KNOXVILLE -- Anyone could have watched the Tennessee Volunteers last season and quickly surmised that they needed better quarterback play.

Even the most casual UT fans have become well aware of the lack of wide receiver depth, with only six healthy scholarship receivers on the active roster.

Most Southeastern Conference fans could probably tell you that some of UT's highly publicized winter recruiting snags -- most notably running back Bryce Brown from Kansas -- are potential immediate-impact players.

But coaches, players and die-hard fans scan the full field in search of potential problems.

Here are four under-the-radar Vols who could significantly strengthen the team with big camp performances or become target areas for opponents to pick on the next several months.

1. Nick Reveiz

The walk-on son of former UT All-America kicker Fuad Reveiz, Nick quickly established himself as a hard-working, hard-hitting middle linebacker after arriving on campus in 2006.

Size has always been a question, though. Reveiz probably would need stiletto heels to reach his listed 5-foot-10 height, but he's at least every bit of his listed 220 pounds after several productive summers in the weight room.

"You probably couldn't fit any more muscles on him," All-SEC weakside linebacker Rico McCoy said of Reveiz last month.
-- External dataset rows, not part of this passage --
Source: an optimization exercise on an open RTL-to-GDS flow (aim: small area). Production flows keep margins and buffers that such runs may drop.
Function was checked by simulation only, so behaviour that the tests miss may differ from the original.
Power figures rest on the tool's default switching activity, not on a simulated workload.

==> design/flow/design.v <==
package stream_pkg;
	localparam int unsigned WORD_W = 32;     
	localparam int unsigned CHAN_W = 8;      
	localparam int unsigned SEQ_W  = 16;     
	typedef logic [WORD_W-1:0] word_t;       
	typedef logic [CHAN_W-1:0] chan_id_t;    
	typedef logic [SEQ_W-1:0]  seq_t;        
	localparam logic [7:0] FRAME_TAG = 8'hA5;   
	typedef struct packed
	{
		logic [7:0] tag;     
		chan_id_t   chan;    
		seq_t       seq;     
	} frame_hdr_t;
	typedef union packed
	{
		word_t      raw;     
		frame_hdr_t hdr;     
	} out_word_u;
endpackage
module aoi222 (
	input  logic a0, s0, a1, s1, a2, s2,
	output logic y
);
	assign y = ~((a0 & s0) | (a1 & s1) | (a2 & s2));
endmodule
This design comes from an exercise in tuning for small area and a short achievable clock period on the open sky130 flow, not from production work.
RTL that was checked went through simulation tests only; none was proved equivalent to the original.
No functional check of the RTL was part of run 1.
Power is estimated from default activity; no workload was simulated.

File: config.mk
export PLATFORM = sky130hd
export DESIGN_NAME = stub_stream_framer
export DESIGN_NICKNAME = stub_stream_framer
export VERILOG_FILES = /design/flow/design.v
export SDC_FILE = /design/flow/constraint.sdc
export NUM_CORES = 4
export LEC_CHECK = 0
export CAP_MARGIN = 20
export CORE_MARGIN = 2
export CORE_UTILIZATION = 55
export PLACE_DENSITY = 0.65
export SETUP_SLACK_MARGIN = 1.6
export SLEW_MARGIN = 20
File: constraint.sdc
create_clock -name core_clock -period 4.2 [get_ports {clk}]
set_input_delay 0.8400 -clock core_clock [delete_from_list [all_inputs] [get_ports {clk}]]
set_output_delay 0.8400 -clock core_clock [all_outputs]
set_load 0.01 [all_outputs]
File: design.v
module stub_stream_framer #(
    parameter int DEPTH = 64,
    parameter int AW    = 6
) (
    input  logic        clk,
    input  logic        reset,
    input  logic        new_event,
    input  logic [2:0]  BX,
    input  logic [47:0] in_dat,
    input  logic        in_valid,
    input  logic        in_none,
    output logic [47:0] out_dat,
    output logic        out_valid,
    input  logic        out_ready,
    output logic        out_last,
    output logic        busy,
    output logic [15:0] drop_cnt
);
    localparam int MD = DEPTH - 2;     
    typedef enum logic [1:0] {S_IDLE, S_HOLD, S_OPEN} state_t;
    state_t       state_reg;
    logic [1:0]   hold_reg;       
    logic         pend_reg;       
    logic [2:0]   cur_bx_reg;
    logic [11:0]  cnt_reg;
    logic         ovf_reg;
    logic [15:0]  drop_cnt_reg;
    logic         busy_reg;
    logic [AW:0]   count_reg;     
    logic [48:0]   mem [MD];
    logic [AW-1:0] wp_reg;
    logic [AW-1:0] rp_reg;
    logic [48:0]   stage_reg;
    logic          stage_v_reg;
    logic [48:0]   out_reg;
    logic          out_valid_reg;
    logic          wr_en;
    logic          wr_fire;
    logic          is_trl;
    logic          is_hdr;
    logic [47:0]   wr_word;
    logic          accept;
    logic          drop;
    logic          pop;
    logic          load_out;
    logic [AW-1:0] mcount_reg;    
    logic          m_nz_reg;      
    logic          m_full_reg;    
    logic          can_acc_reg;   
    logic          nfull_reg;     
    logic [AW-1:0] mcount_nxt;
    logic          mem_we;
    logic          rp_inc;
    logic          nxt_valid;
    logic [AW:0]   count_nxt;
    state_t        state_nxt;
    always_comb begin
        wr_en   = 1'b0;
        accept  = 1'b0;
        drop    = 1'b0;
        unique case (state_reg)
            S_HOLD: begin
                wr_en = new_event || (hold_reg == 2'd0);
            end
            S_OPEN: begin
                if (new_event || pend_reg) begin
                    wr_en = 1'b1;
                end else if (in_valid) begin
                    if (can_acc_reg) begin
                        wr_en  = 1'b1;
                        accept = 1'b1;
                    end else begin
                        drop = 1'b1;
                    end
                end else if (in_none) begin
                    wr_en = 1'b1;
                end
            end
            default: ;
        endcase
    end
    assign is_trl  = new_event || (state_reg == S_OPEN && (pend_reg || !in_valid));
    assign is_hdr  = (state_reg == S_HOLD);
    assign wr_word = is_trl ? {8'h5A, cur_bx_reg, ovf_reg, 24'b0, cnt_reg}
                   : is_hdr ? {8'hA5, cur_bx_reg, 37'b0}
                   : in_dat;
    assign wr_fire = wr_en && nfull_reg;
    assign pop      = out_valid_reg && out_ready;
    assign load_out = pop || !out_valid_reg;
    assign nxt_valid = m_nz_reg || stage_v_reg;
    assign mem_we   = stage_v_reg && !m_full_reg;
    assign rp_inc   = load_out && nxt_valid;
    always_comb begin
        count_nxt = count_reg;
        case ({wr_fire, pop})
            2'b10:   count_nxt = count_reg + (AW+1)'(1);
            2'b01:   count_nxt = count_reg - (AW+1)'(1);
            default: count_nxt = count_reg;
        endcase
    end
    always_comb begin
        mcount_nxt = mcount_reg;
        case ({mem_we, rp_inc})
            2'b10:   mcount_nxt = mcount_reg + AW'(1);
            2'b01:   mcount_nxt = mcount_reg - AW'(1);
            default: mcount_nxt = mcount_reg;
        endcase
    end
    always_comb begin
        state_nxt = state_reg;
        if (new_event) begin
            state_nxt = S_HOLD;
        end else begin
            unique case (state_reg)
                S_IDLE: ;
                S_HOLD: if (hold_reg == 2'd2) state_nxt = S_OPEN;
                S_OPEN: begin
                    if (pend_reg) state_nxt = S_IDLE;
                    else if (in_none && !in_valid) state_nxt = S_IDLE;
                end
                default: state_nxt = S_IDLE;
            endcase
        end
    end
    always_ff @(posedge clk) begin
        if (reset) begin
            state_reg    <= S_IDLE;
            hold_reg     <= 2'd0;
            pend_reg     <= 1'b0;
            cur_bx_reg   <= 3'd0;
            cnt_reg      <= 12'd0;
            ovf_reg      <= 1'b0;
            drop_cnt_reg <= 16'd0;
            busy_reg     <= 1'b0;
        end else begin
            state_reg <= state_nxt;
            busy_reg  <= (state_nxt != S_IDLE) || (count_nxt != '0);
            if (drop && drop_cnt_reg != 16'hFFFF) begin
                drop_cnt_reg <= drop_cnt_reg + 16'd1;
            end
            if (new_event) begin
                hold_reg   <= 2'd0;
                pend_reg   <= 1'b0;
                cur_bx_reg <= BX;
                cnt_reg    <= 12'd0;
                ovf_reg    <= 1'b0;
            end else begin
                unique case (state_reg)
                    S_IDLE: ;
                    S_HOLD: begin
                        if (hold_reg != 2'd2) begin
                            hold_reg <= hold_reg + 2'd1;
                        end
                    end
                    S_OPEN: begin
                        if (pend_reg) begin
                            pend_reg <= 1'b0;
                        end else begin
                            if (accept && cnt_reg != 12'hFFF) begin
                                cnt_reg <= cnt_reg + 12'd1;
                            end
                            if (drop) begin
                                ovf_reg <= 1'b1;
                            end
                            if (in_none && in_valid) begin
                                pend_reg <= 1'b1;
                            end
                        end
                    end
                    default: ;
                endcase
            end
        end
    end
    always_ff @(posedge clk) begin
        if (!(stage_v_reg && m_full_reg)) begin
            stage_reg <= {is_trl, wr_word};
        end
    end
    always_ff @(posedge clk) begin
        if (mem_we) begin
            mem[wp_reg] <= stage_reg;
        end
    end
    always_ff @(posedge clk) begin
        if (load_out) begin
            out_reg <= m_nz_reg ? mem[rp_reg] : stage_reg;
        end
    end
    always_ff @(posedge clk) begin
        if (reset) begin
            wp_reg        <= '0;
            rp_reg        <= '0;
            count_reg     <= '0;
            mcount_reg    <= '0;
            m_nz_reg      <= 1'b0;
            m_full_reg    <= 1'b0;
            can_acc_reg   <= 1'b1;
            nfull_reg     <= 1'b1;
            stage_v_reg   <= 1'b0;
            out_valid_reg <= 1'b0;
        end else begin
            count_reg   <= count_nxt;
            mcount_reg  <= mcount_nxt;
            m_nz_reg    <= (mcount_nxt != '0);
            m_full_reg  <= (mcount_nxt == AW'(MD));
            can_acc_reg <= (count_nxt <= (AW+1)'(DEPTH - 3));
            nfull_reg   <= (count_nxt != (AW+1)'(DEPTH));
            stage_v_reg <= wr_fire || (stage_v_reg && m_full_reg);
            if (mem_we) begin
                wp_reg <= (wp_reg == AW'(MD - 1)) ? '0 : wp_reg + AW'(1);
            end
            if (rp_inc) begin
                rp_reg <= (rp_reg == AW'(MD - 1)) ? '0 : rp_reg + AW'(1);
            end
            if (load_out) begin
                out_valid_reg <= nxt_valid;
            end
        end
    end
    assign out_dat   = out_reg[47:0];
    assign out_last  = out_reg[48];
    assign out_valid = out_valid_reg;
    assign busy      = busy_reg;
    assign drop_cnt  = drop_cnt_reg;
endmodule
File: run.sh
#!/bin/bash
# synth_recipe.tcl (not shown) runs the flow's synth.tcl, then flattens the netlist and writes it again
# the make line also repeats each setting of config.mk as NAME=value (left out here)
make -C /OpenROAD-flow-scripts/flow DESIGN_CONFIG=/design/flow/config.mk WORK_HOME=/design/flow/orfs CLKGATE_MAP_FILE= SYNTH_SCRIPT=/design/flow/synth_recipe.tcl finish
==> impl_metrics.toml, run 1 <==
[synth]
syn-num-nets = 5692
synth.ff_latch_count = 3211
synth-main-ff-cell = "edfxtp_1"
synth_seq_area_share_pct = 77.8
synth_top_cell_by_area = "edfxtp_1"
synth.top_cell.area_share_pct = 76.6
async_reset_ff_share_pct = 0
syn_avg_cell_area_um2 = 21.9
netlist_area_um2 = 123000
ys_types = 70
synth_edf_count = 3136
postSynthCellCount = 5614
yosys_warnings = 1
yosys-top-cells-area = "edfxtp_1 (77%), mux4_2 (14%), mux2i_1 (1.4%)"

[timing]
grt_setup_unrepaired = "yes"
finalSetupViolCount = 0
fin_crit_sh_pct = 70.4
fmax_ghz = 0.338
finClkSkew_ps = 72.6
worst_pin_slew_ps = 1130
hold_viol_final = 0
setup_tns_ps = 0
layout_setup_ws_ps = 1240
min_period_ps = 2960
slew_viol_final = 0
slew_headroom_pct = 24.4

[setup_path]
crit_type = "reg2reg"
worstPathCellList = "inv_4 -> buf_4 -> ha_4 -> nand3_4 -> ha_4 -> xor2_2 -> ha_2 -> buf_4 -> a21oi_2 -> xnor2_1 -> nor2_1 -> xnor2_1 -> or4_1 -> o32a_1"
startpoint_type = "flop"
cp_slowest_cell = "or4_1"
end_kind = "flop"
worstPathRequired_ps = 5060
reg2reg_depth = 14
cp.arrival_ps = 3810
cp_slowest_stage_delay_ps = 490
critical_path_peak_fanout = 4

[detailed_routing]
antenna_left = 0
vias = 62800
wl_per_cell_um = 34.9
drcViolationCount = 0
dr.pass1.iters = 5
via_per_inst = 6.55
drt_iter0_markers = 8514
wirelength_um = 335000

[final_layout]
final_common_cell = "edfxtp_1"
layout-drive-gt1-share_pct = 33.5
largest_reg_flops = 3038
fin_nets = 6454
final_cell_mix = "edfxtp_1 (3136), mux4_2 (749), clkbuf_16 (353)"
area.growth.synth_to_final_pct = 19.5
fin_util_pct = 66.1

[power_and_ir_drop]
power_w = 0.0808
leakage_nw = 46.0
power.density_nw_per_um2 = 550
ir_drop_mv = 0.519

[floorplan]
core_area_um2 = 222000
ios = 124
start_util_pct = 55.3
fp.dieW_um = 477
die_h_um = 477
dieArea_um2 = 227000
rows = 173

[clock_network]
numCtsBuffers = 333
clk_latency_ps = 970
cts_root_buffer = "clkbuf_16"
holdBufCountCts = 0
clkTransAtPathRegs_ps = 60
clockBufferDepth = 4
cts_max_level = 5
clock_sinks = 3211
cts_tree = "yes"

[placed_design]
port_buffers = 123
pre_cts_slack_ps = 35.1
dp_hpwl_um = 179000
gp_congestion = 0.808

[flow_run]
max_cap_viol_count = 0

[global_routing]
grt_usage_pct = 29.4
grt_pass1_wl_um = 470000
grt_max_degree = 64
antenna_found_initial = 9
grt_pass1_vias = 63200
grt-ovfl-total = 0

[worst_hold_path]
hold_depth = 2
hp-class = "in2reg"

[status]
status = "no timing/DRC/antenna violations"
kinds of logic (layout without fill, tap and decap cells):
kind of cell,Yosys count,in the layout,synth area share (%)
compound gates,463,463,2.43
xor+xnor,42,42,0.299
fa+ha+maj,21,21,0.220
buf+inv,329,1326,1.23
flops,3211,3211,77.8
mux,1004,1004,15.9
other cells,0,7,0
simple gates,544,544,2.14
layer usage:
layer | global-route usage (%) | wire length [um] | vias to the layer above
li1 | - | - | 25200
met2 | 47.0 | 164000 | 3567
met5 | 0 | 34 | -
met4 | 9.21 | 11000 | 4
met3 | 5.57 | 33200 | 556
met1 | 41.6 | 127000 | 33500
synthesized netlist by cell type, types with 32 or more instances:
cell type,number
edfxtp_1,3136
buf_4,32
a21oi_1,61
nor2_1,165
mux4_2,749
clkbuf_1,127
and2_1,33
mux2_2,67
a22oi_1,60
buf_2,112
nand3_1,71
mux2i_1,176
o21ai_1,53
nand2_1,109
nor3_1,38
dfxtp_1,75
o21ai_0,69
o22ai_1,78
a211oi_1,47
path summary, 6_finish.rpt:
path                            slack [ps]    startpoint                to
worst max-delay path                  1240  state_reg[0]       can_acc_reg
worst min-delay path                   350         reset  drop_cnt_reg[14]
worst max register to register        1240  state_reg[0]       can_acc_reg
worst min register to register         460       ovf_reg           ovf_reg
through the flow:
stage | instance area [um^2] | instances | hold slack (ps)
2_1_floorplan | 123000 | 5614 | 427
3_3_place_gp | 130000 | 8723 | 440
3_5_place_dp | 131000 | 8725 | 448
4_1_cts | 145000 | 9488 | 301
5_1_grt | 147000 | 9591 | 328
6_report | 147000 | 9593 | 351
final cells by class:
type / instances / area, um^2
fillers: 14200 / 75400
repair buffers: 729 / 9290
flip-flops and latches: 3211 / 95700
inverters: 27 / 130
diodes: 7 / 17.5
well taps: 2975 / 3720
clock inverters: 165 / 1420
multi-input cells: 2074 / 27800
clock buffers: 405 / 8790
critical path: cells and delay by family, from the launching register on:
family	cells	cell delay, ps
fa+ha+maj	3	670
flops	1	370
buf+inv	3	310
xor+xnor	3	440
compound gates	2	400
simple gates	3	650
power breakdown:
part	internal, W	switching, W	total (W)
logic	0.00897	0.00745	0.0164
registers	0.0357	0.000547	0.0362
clock network	0.0164	0.0118	0.0281
repair_timing:
action	in CTS	in global routing
setup buffers	153	73
pin swaps	73	94
endpoints found under the setup margin	1630	662
gates resized for setup	488	200
cloned	40	13
==> run 2, diff against run 1 <==
--- a/design.v
+++ b/design.v
@@ -44,10 +44,7 @@
     logic          pop;
     logic          load_out;
-    logic [AW-1:0] mcount_reg;    
-    logic          m_nz_reg;      
-    logic          m_full_reg;    
-    logic          can_acc_reg;   
-    logic          nfull_reg;     
-    logic [AW-1:0] mcount_nxt;
+    logic [AW:0]   mcount;        
+    logic          m_nz;
+    logic          m_full;
     logic          mem_we;
     logic          rp_inc;
@@ -67,5 +64,5 @@
                     wr_en = 1'b1;
                 end else if (in_valid) begin
-                    if (can_acc_reg) begin
+                    if (count_reg <= (AW+1)'(DEPTH - 3)) begin
                         wr_en  = 1'b1;
                         accept = 1'b1;
@@ -85,9 +82,12 @@
                    : is_hdr ? {8'hA5, cur_bx_reg, 37'b0}
                    : in_dat;
-    assign wr_fire = wr_en && nfull_reg;
+    assign wr_fire = wr_en && (count_reg != (AW+1)'(DEPTH));
+    assign mcount   = count_reg - (AW+1)'(out_valid_reg) - (AW+1)'(stage_v_reg);
+    assign m_nz     = (mcount != '0);
+    assign m_full   = (mcount == (AW+1)'(MD));
     assign pop      = out_valid_reg && out_ready;
     assign load_out = pop || !out_valid_reg;
-    assign nxt_valid = m_nz_reg || stage_v_reg;
-    assign mem_we   = stage_v_reg && !m_full_reg;
+    assign nxt_valid = m_nz || stage_v_reg;
+    assign mem_we   = stage_v_reg && !m_full;
     assign rp_inc   = load_out && nxt_valid;
     always_comb begin
@@ -97,12 +97,4 @@
             2'b01:   count_nxt = count_reg - (AW+1)'(1);
             default: count_nxt = count_reg;
-        endcase
-    end
-    always_comb begin
-        mcount_nxt = mcount_reg;
-        case ({mem_we, rp_inc})
-            2'b10:   mcount_nxt = mcount_reg + AW'(1);
-            2'b01:   mcount_nxt = mcount_reg - AW'(1);
-            default: mcount_nxt = mcount_reg;
         endcase
     end
@@ -174,5 +166,5 @@
     end
     always_ff @(posedge clk) begin
-        if (!(stage_v_reg && m_full_reg)) begin
+        if (!(stage_v_reg && m_full)) begin
             stage_reg <= {is_trl, wr_word};
         end
@@ -185,5 +177,5 @@
     always_ff @(posedge clk) begin
         if (load_out) begin
-            out_reg <= m_nz_reg ? mem[rp_reg] : stage_reg;
+            out_reg <= m_nz ? mem[rp_reg] : stage_reg;
         end
     end
@@ -193,19 +185,9 @@
             rp_reg        <= '0;
             count_reg     <= '0;
-            mcount_reg    <= '0;
-            m_nz_reg      <= 1'b0;
-            m_full_reg    <= 1'b0;
-            can_acc_reg   <= 1'b1;
-            nfull_reg     <= 1'b1;
             stage_v_reg   <= 1'b0;
             out_valid_reg <= 1'b0;
         end else begin
             count_reg   <= count_nxt;
-            mcount_reg  <= mcount_nxt;
-            m_nz_reg    <= (mcount_nxt != '0);
-            m_full_reg  <= (mcount_nxt == AW'(MD));
-            can_acc_reg <= (count_nxt <= (AW+1)'(DEPTH - 3));
-            nfull_reg   <= (count_nxt != (AW+1)'(DEPTH));
-            stage_v_reg <= wr_fire || (stage_v_reg && m_full_reg);
+            stage_v_reg <= wr_fire || (stage_v_reg && m_full);
             if (mem_we) begin
                 wp_reg <= (wp_reg == AW'(MD - 1)) ? '0 : wp_reg + AW'(1);
--- a/config.mk
+++ b/config.mk
@@ -8,6 +8,4 @@
 export CAP_MARGIN = 20
 export CORE_MARGIN = 2
-export CORE_UTILIZATION = 55
-export PLACE_DENSITY = 0.65
-export SETUP_SLACK_MARGIN = 1.6
+export CORE_UTILIZATION = 40
 export SLEW_MARGIN = 20
==> run 2 against run 1 <==
  * Core utilization is 19 points lower
  * Flip-flop and latch count is 10 lower
  * Worst setup slack worse by 1200 ps
  * Non-clock buffer count is 81 lower
==> impl_metrics.toml, run 2 <==
[clock_network]
clk_latency_ps = 970
numCtsBuffers = 341
clockBufferDepth = 4
clock_sinks = 3201
cts_root_buffer = "clkbuf_16"
cts_tree = "yes"
clkTransAtPathRegs_ps = 60
cts_max_level = 5

[detailed_routing]
drt_iter0_markers = 8220
dr.pass1.iters = 8
wl_per_cell_um = 29.6
wirelength_um = 325000
via_per_inst = 5.73
vias = 62900
antenna_left = 0
drcViolationCount = 0

[setup_path]
cp-endpoint = "mem[49][43]"
reg2reg_depth = 13
critical_path_peak_fanout = 22
cpLargestDelayFamily = "simple AND/OR/NAND/NOR gates"
end_kind = "flop"
cp_slowest_cell = "fa_1"
critPathBufInv = 5
cp.arrival_ps = 4790
path_depth = 13
worstPathRequired_ps = 4880
critPathLaunch = "out_valid_reg"
worstReg2RegStart = "out_valid_reg"
crit_type = "reg2reg"
r2r_slack_ps = 90
cp_slowest_stage_delay_ps = 570
startpoint_type = "flop"
worstReg2RegEnd = "mem[49][43]"
crit_path_frequent_cell = "buf_4"
worstPathCellList = "fa_1 -> inv_1 -> ha_2 -> or4b_4 -> or3_1 -> a221o_1 -> or2_1 -> nand4_1 -> buf_4 -> buf_4 -> nor2_4 -> buf_4 -> buf_12"

[final_layout]
final_cell_mix = "edfxtp_1 (3136), mux4_2 (602), buf_4 (402)"
area.growth.synth_to_final_pct = 17.4
final_cells = 11000
fin_nets = 6696
fillers = 25300
fin_area_um2 = 145000
regArea_um2 = 95500
multiInputGateArea_um2 = 26900
layout-drive-gt1-share_pct = 25.4
largest_reg_flops = 3038
final_common_cell = "edfxtp_1"

[timing]
worst_pin_slew_ps = 1150
finalSetupViolCount = 0
holdWs_ps = 500
fmax_ghz = 0.243
finClkSkew_ps = 37.6
fin_crit_sh_pct = 97.9
grt_setup_unrepaired = "no"
slew_headroom_pct = 23.0
hold_viol_final = 0
min_period_ps = 4110
slew_viol_final = 0
setup_tns_ps = 0
layout_setup_ws_ps = 88.0

[synth]
yosys_warnings = 1
ys_types = 75
postSynthCellCount = 5969
netlist_area_um2 = 123000
synth-main-ff-cell = "edfxtp_1"
syn_avg_cell_area_um2 = 20.7
synth_common_cells = "edfxtp_1 (3136), mux4_2 (602), mux2i_1 (373)"
yosysMostFrequentCell = "edfxtp_1"
synth_seq_area_share_pct = 77.4
synth.top_cell.area_share_pct = 76.3
synth_edf_count = 3136
yosys-top-cells-area = "edfxtp_1 (76%), mux4_2 (11%), mux2i_1 (3.0%)"
async_reset_ff_share_pct = 0
synth.ff_latch_count = 3201
synth_top_cell_by_area = "edfxtp_1"
syn-num-nets = 6045

[global_routing]
grt_util_met3_pct = 4.45
grt_pass1_vias = 62400
grt_pass1_wl_um = 463000
use_met1_pct = 30.0
grt_busiest_layer = "met2"
antenna_found_initial = 18
grt_usage_pct = 20.4
grt_use_met2_pct = 31.1
grt-ovfl-total = 0
grt_max_degree = 83

[floorplan]
fp.dieW_um = 559
dieArea_um2 = 313000
die_h_um = 559
rows = 203
start_util_pct = 40.3
core_area_um2 = 306000
ios = 124

[status]
status = "no timing/DRC/antenna violations"

[placed_design]
port_buffers = 123
gp_congestion = 0.847
pre_cts_slack_ps = -304
dpl_cell_area_um2 = 134000
dp.cells = 10400
dp_hpwl_um = 204000

[flow_run]
max_cap_viol_count = 0

[power_and_ir_drop]
ir_drop_mv = 0.313
leakage_nw = 44.5
power.density_nw_per_um2 = 531

[worst_hold_path]
hp-class = "reg2reg"
-- run 2: stage by stage --
stage / util, % / power [W]
4_1_cts: 47.2 / 0.0775
6_report: 47.3 / 0.0769
2_1_floorplan: - / 0.0438
5_1_grt: 47.3 / 0.0793
3_3_place_gp: 43.8 / 0.0489
3_5_place_dp: 43.8 / 0.0489
-- run 2: routing by layer --
layer  part of all wire (%)  wire [um]  vias up
met5                  0.011         37        -
met3                    9.1      29700      391
met1                     42     138000    33500
met2                     46     150000     2756
met4                    2.1       6830        6
li1                       -          -    26200
-- run 2: report_power, final --
part           total [W]  internal, W  switching (W)
Combinational     0.0118      0.00543        0.00640
Sequential        0.0363       0.0356       0.000709
Clock             0.0287       0.0168         0.0119
-- run 2: worst reg2reg max path: stages, from the launching register on --
cell and delay [ps]:
dfxtp_1 330, fa_1 570, inv_1 50, ha_2 170, or4b_4 510, or3_1 350
a221o_1 350, or2_1 390, nand4_1 170, buf_4 190, buf_4 260, nor2_4 60
buf_4 210, buf_12 210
Reveiz's size was hardly an issue on special teams, where he was featured prominently the past two seasons, but it could hinder his bid to start at middle linebacker.

"People have always talked about that," Reveiz said. "There's nothing I can do about my size, so I don't worry about it. I just work as hard as I can every day to help the team."

Reveiz could help solidify a linebacker corps that, aside from McCoy, lacks meaningful SEC experience.

2. Aaron Douglas

Several recruiting analysts expected Douglas, a former star tight end at Maryville High School, to eventually grow into offensive tackle.

It didn't take long for that to happen. The redshirt freshman is listed at 6-6, 282 pounds in the media guide, and he's probably closer to 300.

Whether he's physically ready to compete in the SEC trenches is still in question, but what's certain is the Vols need a fifth starter up front with seniors Chris Scott, Jacques McClendon, Vladimir Richard and Josh McNeil.

Douglas might be the best prospect of the potential fifth starters, but he'll need to be better than junior Jarrod Shaw, sophomore Cody Pope, sophomore William Brimfield and others to start this season.

Genetics certainly won't hurt Douglas' chances. His father is former Rhea County, UT and NFL player David Douglas, and his mother is former Lady Vols basketball star Karla Horton Douglas.

3. Chad Cunningham

After filling in for suspended starter Britton Colquitt for last season's first five games, Cunningham will start this preseason camp atop the punter depth chart.

No viable alternatives have surfaced, and Cunningham is the only scholarship punter on the roster, but special-teams overseer Eddie Gran adamantly stated last month that Cunningham will have to earn his starting spot this preseason.

"We've brought in some walk-ons who could potentially take those spots," said Gran, whose Auburn special-teams units were routinely ranked near the top of the SEC.

Cunningham spent much of the summer with his personal kicking coach, working on the problems that plagued him last season -- especially his snap-to-kick time. Few in the program expect the junior to punt like a Colquitt, but he'll need to stay close to 40 yards per punt and 37 net yards to stay No. 1.

4. Art Evans

First-year UT coach Lane Kiffin said he released a depth chart only because the sports information department demanded one for the media guide, and he's consistently dismissed its validity, but at least one surprise already surfaced.

Juniors Dennis Rogan and Brent Vinson were listed as co-starters on the left side, and sophomore Evans was listed solely atop the right-side list.

Evans, a roommate and close friend of All-America safety Eric Berry, was an intriguing high school prospect with impressive physical tools and statistics in a small Florida classification. His 6-1 frame is a plus for the cornerback position, and he has plenty of speed and athletic ability, but it's fair to question whether his 173 pounds will hold up throughout an SEC schedule.